Na ogłoszony w kwietniu konkurs wpłynęło 13 koncepcji. Oceniał je sąd konkursowy pod przewodnictwem Stanisława Bochyńskiego, dyrektora Miejskiej Pracowni Urbanistycznej, a którego członkami są Krzysztof Bojanowski i Dariusz Kozłowski z Wydziału Architektury Politechniki Krakowskiej oraz Marek Figiel, Wojewódzki Konserwator Zabytków.
-
Po rozpatrzeniu wszystkich prac sąd postanowił nie przyznawać głównej
nagrody, ani nawet drugiej - nie dostrzegł pracy, która w pełni i
kompleksowo odpowiedziałaby stawianym wymaganiom i zasługiwała na
realizację w ważnej przestrzeni Radomia - informuje Ryszarda Kitowska z kancelarii prezydenta.
Dwie równorzędne III nagrody pieniężne w wysokości po 9 tys. zł. każda, otrzymają koncepcje przedstawione przez radomską pracownię Ryzalit Architektura i Psychologia oraz łódzkiego architekta Przemysława Szustkiewicza. Zostały też przyznane dwa równorzędne wyróżnienia pieniężne po 3 tys. zł. każde - dla B2 Studio z Krakowa oraz Pracowni Architektury Opaliński, również z Krakowa.
ROK WYSTAW, KONSULTACJI, WARSZTATÓW...
Prace biorące udział w konkursie można będzie zobaczyć podczas publicznej prezentacji, którą Stanisław Bochyński planuje w przyszłym tygodniu.

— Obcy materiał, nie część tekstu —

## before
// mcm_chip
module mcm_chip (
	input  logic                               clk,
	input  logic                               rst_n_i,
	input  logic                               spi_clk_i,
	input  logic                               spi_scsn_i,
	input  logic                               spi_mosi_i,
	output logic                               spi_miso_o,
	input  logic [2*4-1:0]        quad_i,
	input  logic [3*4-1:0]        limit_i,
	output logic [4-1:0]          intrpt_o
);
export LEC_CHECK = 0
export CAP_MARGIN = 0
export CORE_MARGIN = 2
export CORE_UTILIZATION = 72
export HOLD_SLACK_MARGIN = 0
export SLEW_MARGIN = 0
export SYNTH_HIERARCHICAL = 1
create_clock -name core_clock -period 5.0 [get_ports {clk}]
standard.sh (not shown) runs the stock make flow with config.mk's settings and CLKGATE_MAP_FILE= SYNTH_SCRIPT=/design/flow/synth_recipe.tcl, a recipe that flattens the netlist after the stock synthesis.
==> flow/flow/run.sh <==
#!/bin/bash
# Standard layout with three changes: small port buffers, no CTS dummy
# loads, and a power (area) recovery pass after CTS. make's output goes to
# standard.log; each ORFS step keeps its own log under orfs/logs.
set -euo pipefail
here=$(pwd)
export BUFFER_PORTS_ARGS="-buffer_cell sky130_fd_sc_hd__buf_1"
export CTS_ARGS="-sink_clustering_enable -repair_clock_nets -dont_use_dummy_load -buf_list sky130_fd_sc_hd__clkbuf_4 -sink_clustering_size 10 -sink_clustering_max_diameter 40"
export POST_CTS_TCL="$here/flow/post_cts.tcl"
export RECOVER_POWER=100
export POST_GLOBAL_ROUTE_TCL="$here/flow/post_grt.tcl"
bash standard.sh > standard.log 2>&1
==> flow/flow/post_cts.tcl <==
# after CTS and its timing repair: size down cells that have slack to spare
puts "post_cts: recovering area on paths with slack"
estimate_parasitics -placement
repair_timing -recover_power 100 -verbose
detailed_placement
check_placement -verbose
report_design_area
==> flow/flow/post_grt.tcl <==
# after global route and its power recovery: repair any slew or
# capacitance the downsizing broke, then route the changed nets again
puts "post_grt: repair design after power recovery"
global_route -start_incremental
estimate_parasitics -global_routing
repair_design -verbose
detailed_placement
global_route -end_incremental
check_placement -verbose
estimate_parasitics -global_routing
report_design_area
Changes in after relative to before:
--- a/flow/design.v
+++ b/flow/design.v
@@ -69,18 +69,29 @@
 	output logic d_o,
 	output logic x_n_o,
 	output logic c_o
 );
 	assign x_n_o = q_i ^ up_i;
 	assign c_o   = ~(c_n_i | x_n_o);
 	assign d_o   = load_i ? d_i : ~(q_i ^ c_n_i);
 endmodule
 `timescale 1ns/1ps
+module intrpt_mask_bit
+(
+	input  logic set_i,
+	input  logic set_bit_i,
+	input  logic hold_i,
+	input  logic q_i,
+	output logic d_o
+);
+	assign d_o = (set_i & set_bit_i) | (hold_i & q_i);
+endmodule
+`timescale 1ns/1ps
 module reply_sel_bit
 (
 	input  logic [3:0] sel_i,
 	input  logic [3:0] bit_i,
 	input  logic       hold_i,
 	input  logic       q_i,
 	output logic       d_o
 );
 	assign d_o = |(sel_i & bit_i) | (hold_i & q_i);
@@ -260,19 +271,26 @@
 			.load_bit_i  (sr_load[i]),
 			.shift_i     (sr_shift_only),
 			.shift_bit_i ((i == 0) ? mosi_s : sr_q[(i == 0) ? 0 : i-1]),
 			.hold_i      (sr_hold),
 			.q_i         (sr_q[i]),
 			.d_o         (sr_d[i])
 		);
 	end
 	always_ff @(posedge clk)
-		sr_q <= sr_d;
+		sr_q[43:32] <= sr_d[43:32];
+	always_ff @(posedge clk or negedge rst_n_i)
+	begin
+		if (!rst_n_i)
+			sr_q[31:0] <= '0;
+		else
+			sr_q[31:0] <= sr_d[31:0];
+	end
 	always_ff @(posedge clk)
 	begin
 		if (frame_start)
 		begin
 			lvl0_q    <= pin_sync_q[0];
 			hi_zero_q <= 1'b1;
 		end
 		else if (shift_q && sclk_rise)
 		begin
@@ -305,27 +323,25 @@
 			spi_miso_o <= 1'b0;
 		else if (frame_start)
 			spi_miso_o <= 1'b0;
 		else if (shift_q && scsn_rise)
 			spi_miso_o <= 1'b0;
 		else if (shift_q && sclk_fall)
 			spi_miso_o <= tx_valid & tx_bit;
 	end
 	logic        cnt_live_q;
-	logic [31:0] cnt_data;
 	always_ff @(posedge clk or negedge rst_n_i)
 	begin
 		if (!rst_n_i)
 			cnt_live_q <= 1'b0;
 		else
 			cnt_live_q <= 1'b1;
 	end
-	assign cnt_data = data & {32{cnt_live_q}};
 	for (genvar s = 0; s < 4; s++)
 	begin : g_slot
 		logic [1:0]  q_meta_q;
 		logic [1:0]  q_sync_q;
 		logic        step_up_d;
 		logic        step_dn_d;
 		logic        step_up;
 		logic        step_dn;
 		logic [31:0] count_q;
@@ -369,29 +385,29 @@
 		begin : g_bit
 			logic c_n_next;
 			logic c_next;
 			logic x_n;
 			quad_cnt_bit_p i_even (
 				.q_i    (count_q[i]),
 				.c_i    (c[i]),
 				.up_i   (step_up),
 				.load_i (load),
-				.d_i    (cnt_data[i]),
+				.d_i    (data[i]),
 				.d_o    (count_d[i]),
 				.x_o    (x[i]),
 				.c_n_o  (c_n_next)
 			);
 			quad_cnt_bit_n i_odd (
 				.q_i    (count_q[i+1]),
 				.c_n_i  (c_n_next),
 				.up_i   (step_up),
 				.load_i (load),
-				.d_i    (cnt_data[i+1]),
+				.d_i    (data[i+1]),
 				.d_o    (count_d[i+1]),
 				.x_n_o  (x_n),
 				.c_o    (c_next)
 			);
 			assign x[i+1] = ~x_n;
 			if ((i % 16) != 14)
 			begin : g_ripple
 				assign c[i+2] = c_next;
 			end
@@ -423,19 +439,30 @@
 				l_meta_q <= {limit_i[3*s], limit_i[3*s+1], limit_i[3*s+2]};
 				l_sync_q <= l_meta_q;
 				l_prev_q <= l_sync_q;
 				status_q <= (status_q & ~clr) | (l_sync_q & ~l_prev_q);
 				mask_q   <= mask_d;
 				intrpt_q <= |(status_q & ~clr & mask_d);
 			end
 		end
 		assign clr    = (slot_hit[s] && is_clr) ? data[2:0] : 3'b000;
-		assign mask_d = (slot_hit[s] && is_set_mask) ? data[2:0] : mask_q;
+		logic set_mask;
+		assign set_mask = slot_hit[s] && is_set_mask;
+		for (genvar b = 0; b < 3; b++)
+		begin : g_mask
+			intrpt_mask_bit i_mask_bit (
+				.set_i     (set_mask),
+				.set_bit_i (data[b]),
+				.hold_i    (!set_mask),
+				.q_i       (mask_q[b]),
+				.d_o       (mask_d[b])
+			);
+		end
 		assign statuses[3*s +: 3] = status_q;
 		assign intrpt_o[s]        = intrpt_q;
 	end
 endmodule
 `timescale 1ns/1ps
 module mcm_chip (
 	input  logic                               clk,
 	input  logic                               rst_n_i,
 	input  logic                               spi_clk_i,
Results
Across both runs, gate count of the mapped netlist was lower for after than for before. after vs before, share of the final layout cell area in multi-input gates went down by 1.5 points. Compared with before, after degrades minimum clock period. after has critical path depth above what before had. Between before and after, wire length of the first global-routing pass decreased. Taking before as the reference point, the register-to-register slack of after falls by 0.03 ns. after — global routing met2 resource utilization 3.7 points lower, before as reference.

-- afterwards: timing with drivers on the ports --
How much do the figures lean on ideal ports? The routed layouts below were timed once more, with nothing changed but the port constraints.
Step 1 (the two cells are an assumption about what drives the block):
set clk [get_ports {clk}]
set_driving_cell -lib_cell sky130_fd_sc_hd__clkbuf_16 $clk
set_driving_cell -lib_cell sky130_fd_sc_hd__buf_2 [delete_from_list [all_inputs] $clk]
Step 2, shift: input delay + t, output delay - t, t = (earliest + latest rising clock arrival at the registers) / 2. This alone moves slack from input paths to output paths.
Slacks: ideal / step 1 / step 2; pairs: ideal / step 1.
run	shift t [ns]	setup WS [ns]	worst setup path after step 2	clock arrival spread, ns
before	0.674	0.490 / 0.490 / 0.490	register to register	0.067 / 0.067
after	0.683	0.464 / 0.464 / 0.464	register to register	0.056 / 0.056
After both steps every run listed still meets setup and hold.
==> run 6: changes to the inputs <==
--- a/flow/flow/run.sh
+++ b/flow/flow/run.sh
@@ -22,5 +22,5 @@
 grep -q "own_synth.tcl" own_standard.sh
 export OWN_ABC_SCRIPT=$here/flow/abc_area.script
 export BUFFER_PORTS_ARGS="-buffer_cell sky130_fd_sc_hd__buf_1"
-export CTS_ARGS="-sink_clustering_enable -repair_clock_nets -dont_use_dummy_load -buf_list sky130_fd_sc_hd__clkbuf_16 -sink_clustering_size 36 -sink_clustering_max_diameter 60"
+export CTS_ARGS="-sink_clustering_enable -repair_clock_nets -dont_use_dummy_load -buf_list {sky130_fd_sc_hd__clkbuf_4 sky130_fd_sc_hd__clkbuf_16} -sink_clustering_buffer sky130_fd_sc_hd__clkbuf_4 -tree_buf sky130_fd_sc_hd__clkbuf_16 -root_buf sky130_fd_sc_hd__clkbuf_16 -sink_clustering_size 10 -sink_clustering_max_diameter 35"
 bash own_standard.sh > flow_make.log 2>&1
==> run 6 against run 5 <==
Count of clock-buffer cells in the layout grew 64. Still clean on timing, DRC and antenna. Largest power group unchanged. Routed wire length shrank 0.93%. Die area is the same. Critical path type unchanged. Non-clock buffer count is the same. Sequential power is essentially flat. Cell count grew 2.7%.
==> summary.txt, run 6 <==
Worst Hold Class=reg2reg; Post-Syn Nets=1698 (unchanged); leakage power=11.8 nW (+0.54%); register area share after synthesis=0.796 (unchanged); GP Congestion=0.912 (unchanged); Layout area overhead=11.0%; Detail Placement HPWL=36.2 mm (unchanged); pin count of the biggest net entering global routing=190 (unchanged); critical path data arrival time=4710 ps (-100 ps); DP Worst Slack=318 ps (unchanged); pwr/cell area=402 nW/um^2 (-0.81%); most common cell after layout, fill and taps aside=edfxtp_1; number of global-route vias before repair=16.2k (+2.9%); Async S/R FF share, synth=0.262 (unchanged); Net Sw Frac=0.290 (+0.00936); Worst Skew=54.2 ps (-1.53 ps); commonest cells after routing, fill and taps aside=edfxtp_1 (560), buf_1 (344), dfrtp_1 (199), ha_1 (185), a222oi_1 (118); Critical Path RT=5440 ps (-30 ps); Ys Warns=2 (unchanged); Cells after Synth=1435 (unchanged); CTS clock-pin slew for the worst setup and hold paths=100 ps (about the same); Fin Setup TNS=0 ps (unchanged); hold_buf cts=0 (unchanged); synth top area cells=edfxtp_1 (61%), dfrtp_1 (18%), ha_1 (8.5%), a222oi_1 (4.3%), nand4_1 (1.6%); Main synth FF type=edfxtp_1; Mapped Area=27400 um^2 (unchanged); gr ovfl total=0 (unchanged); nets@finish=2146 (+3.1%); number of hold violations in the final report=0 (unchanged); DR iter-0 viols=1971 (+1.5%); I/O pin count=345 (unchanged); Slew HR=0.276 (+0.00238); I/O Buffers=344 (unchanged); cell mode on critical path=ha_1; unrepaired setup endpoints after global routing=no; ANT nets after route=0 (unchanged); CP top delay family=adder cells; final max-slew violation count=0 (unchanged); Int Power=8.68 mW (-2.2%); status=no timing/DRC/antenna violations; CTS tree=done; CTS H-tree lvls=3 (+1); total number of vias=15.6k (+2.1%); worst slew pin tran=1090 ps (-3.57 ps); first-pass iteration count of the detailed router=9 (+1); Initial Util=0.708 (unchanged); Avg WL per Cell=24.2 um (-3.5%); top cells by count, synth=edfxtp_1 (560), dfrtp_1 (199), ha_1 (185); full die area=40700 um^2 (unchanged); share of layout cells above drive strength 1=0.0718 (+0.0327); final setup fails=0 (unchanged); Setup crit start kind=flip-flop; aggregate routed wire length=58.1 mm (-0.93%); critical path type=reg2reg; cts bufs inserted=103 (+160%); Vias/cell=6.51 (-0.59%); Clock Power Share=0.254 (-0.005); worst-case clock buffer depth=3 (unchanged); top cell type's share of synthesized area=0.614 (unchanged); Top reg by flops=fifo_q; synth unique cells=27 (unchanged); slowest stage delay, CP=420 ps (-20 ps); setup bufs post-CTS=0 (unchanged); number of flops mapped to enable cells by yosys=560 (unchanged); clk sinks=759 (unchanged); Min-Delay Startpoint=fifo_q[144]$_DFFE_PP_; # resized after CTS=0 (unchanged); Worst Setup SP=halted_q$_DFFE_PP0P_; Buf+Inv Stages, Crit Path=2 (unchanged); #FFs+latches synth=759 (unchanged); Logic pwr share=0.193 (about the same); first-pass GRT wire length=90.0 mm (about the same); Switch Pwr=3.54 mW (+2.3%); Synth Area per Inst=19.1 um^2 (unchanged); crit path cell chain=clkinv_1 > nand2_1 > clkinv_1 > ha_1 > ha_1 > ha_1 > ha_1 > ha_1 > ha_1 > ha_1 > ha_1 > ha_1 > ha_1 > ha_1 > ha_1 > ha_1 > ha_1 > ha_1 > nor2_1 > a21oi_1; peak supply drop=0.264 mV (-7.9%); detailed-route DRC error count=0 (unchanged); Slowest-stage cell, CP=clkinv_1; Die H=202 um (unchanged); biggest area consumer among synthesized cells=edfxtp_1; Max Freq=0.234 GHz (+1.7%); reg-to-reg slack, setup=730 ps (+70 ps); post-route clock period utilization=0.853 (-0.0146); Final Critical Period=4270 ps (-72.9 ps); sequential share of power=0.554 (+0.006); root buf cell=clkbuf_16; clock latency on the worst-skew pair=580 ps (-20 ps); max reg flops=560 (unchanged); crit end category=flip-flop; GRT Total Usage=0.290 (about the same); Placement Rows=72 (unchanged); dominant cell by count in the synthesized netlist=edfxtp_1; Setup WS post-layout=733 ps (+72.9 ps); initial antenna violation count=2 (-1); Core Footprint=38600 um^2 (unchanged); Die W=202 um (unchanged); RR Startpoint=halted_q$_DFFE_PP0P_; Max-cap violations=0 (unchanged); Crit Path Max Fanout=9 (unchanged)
Background: an optimization exercise with open tools, aiming at small area, a short achievable clock period and few clock cycles per item. Do not read the settings as production practice.
The RTL was checked by simulation tests, not by an equivalence proof against the original design.

== run A ==
// mul_div_unit
module mul_div_unit (
   input  logic        clk,
   input  logic        reset,
   input  logic        req_valid,
   input  logic        req_op,
   input  logic        req_in_1_signed,
   input  logic        req_in_2_signed,
   input  logic        req_out_sel,
   input  logic [31:0] req_in_1,
   input  logic [31:0] req_in_2,
   output logic        req_ready,
   output logic        resp_valid,
   output logic [31:0] resp_result
);
Size: ~1,300 cells after synthesis, roughly 120 flip-flops, about 11,000 um2 of cells after synthesis.
==> flow/config.mk <==
export PLATFORM = sky130hd
export DESIGN_NAME = mul_div_unit
export DESIGN_NICKNAME = mul_div_unit
export VERILOG_FILES = /design/flow/design.v
export SDC_FILE = /design/flow/constraint.sdc
export NUM_CORES = 4
export LEC_CHECK = 0
export CAP_MARGIN = 20
export CORE_MARGIN = 2
export CORE_UTILIZATION = 40
export CTS_BUF_LIST = sky130_fd_sc_hd__clkbuf_8
export GPL_TIMING_DRIVEN = 1
export SETUP_SLACK_MARGIN = 3.0
export SLEW_MARGIN = 20
export TNS_END_PERCENT = 0
==> flow/constraint.sdc <==
create_clock -name core_clock -period 6.5 [get_ports {clk}]
set_input_delay 1.3000 -clock core_clock [delete_from_list [all_inputs] [get_ports {clk}]]
set_output_delay 1.3000 -clock core_clock [all_outputs]
set_load 0.01 [all_outputs]
standard.sh (not shown) runs the stock make flow with config.mk's settings and CLKGATE_MAP_FILE= SYNTH_SCRIPT=/design/flow/synth_recipe.tcl, a recipe that flattens the netlist after the stock synthesis.
==> flow/flow/run.sh <==
#!/bin/bash
# The standard layout (the standard.sh: ORFS synthesis to final layout), with the
# input and output port buffers made from sky130_fd_sc_hd__buf_1 instead of the cell
# buffer_ports picks on its own. Everything else is the standard flow unchanged.
set -euo pipefail
export BUFFER_PORTS_ARGS="-buffer_cell sky130_fd_sc_hd__buf_1"
bash standard.sh > standard_flow.log 2>&1
Testbench counts of run A, summed over its fixed seeds: cycles 31,433, items 2,400.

- Niewyłonienie zwycięskiej koncepcji nie oznacza, że plac zostanie pozostawiony w stanie obecnym. Sąd konkursowy wskazał na duży, choć rozproszony potencjał zawarty we wszystkich pracach łącznie, także z uwzględnieniem dorobku poprzedniego konkursu. Ten potencjał władze miasta zamierzają spożytkować - zapewnia Ryszarda Kitowska. - Na podstawie wyników ostatnich dwóch konkursów przeprowadzone zostaną szczegółowe analizy, mające na celu sformułowanie precyzyjnych i jednoznacznych wytycznych do zmiany obowiązującego miejscowego planu zagospodarowania przestrzennego i do projektu koncepcji placu. Analizy te będą miały formę warsztatów, seminariów i konsultacji z udziałem m.in. zaproszonych autorów prac konkursowych, sędziów, społeczności i władz miasta, aby projektowany przy udziale mieszkańców Radomia plac odpowiadał ich potrzebom i aspiracjom. Całość nie powinna trwać dłużej niż rok.
PLAC MA PECHA?
Tegoroczny konkurs na opracowanie wizji zagospodarowania placu był już drugim, po przeprowadzonym przed trzema laty, który nie przyniósł rezultatu w postaci wyłonienia koncepcji odpowiadającej stawianym wymaganiom.
Próby sformułowania kształtu i przeznaczenia placu podejmowano i wcześniej. W okresie po 1945 roku przeprowadzono kilka konkursów architektonicznych i urbanistycznych, wykonano wiele innych opracowań studialnych i projektowych, a na przełomie lat pięćdziesiątych i sześćdziesiątych XX wieku zrealizowano typowe socrealistyczne założenie pomnikowe z placem, które przetrwało do lat dziewięćdziesiątych.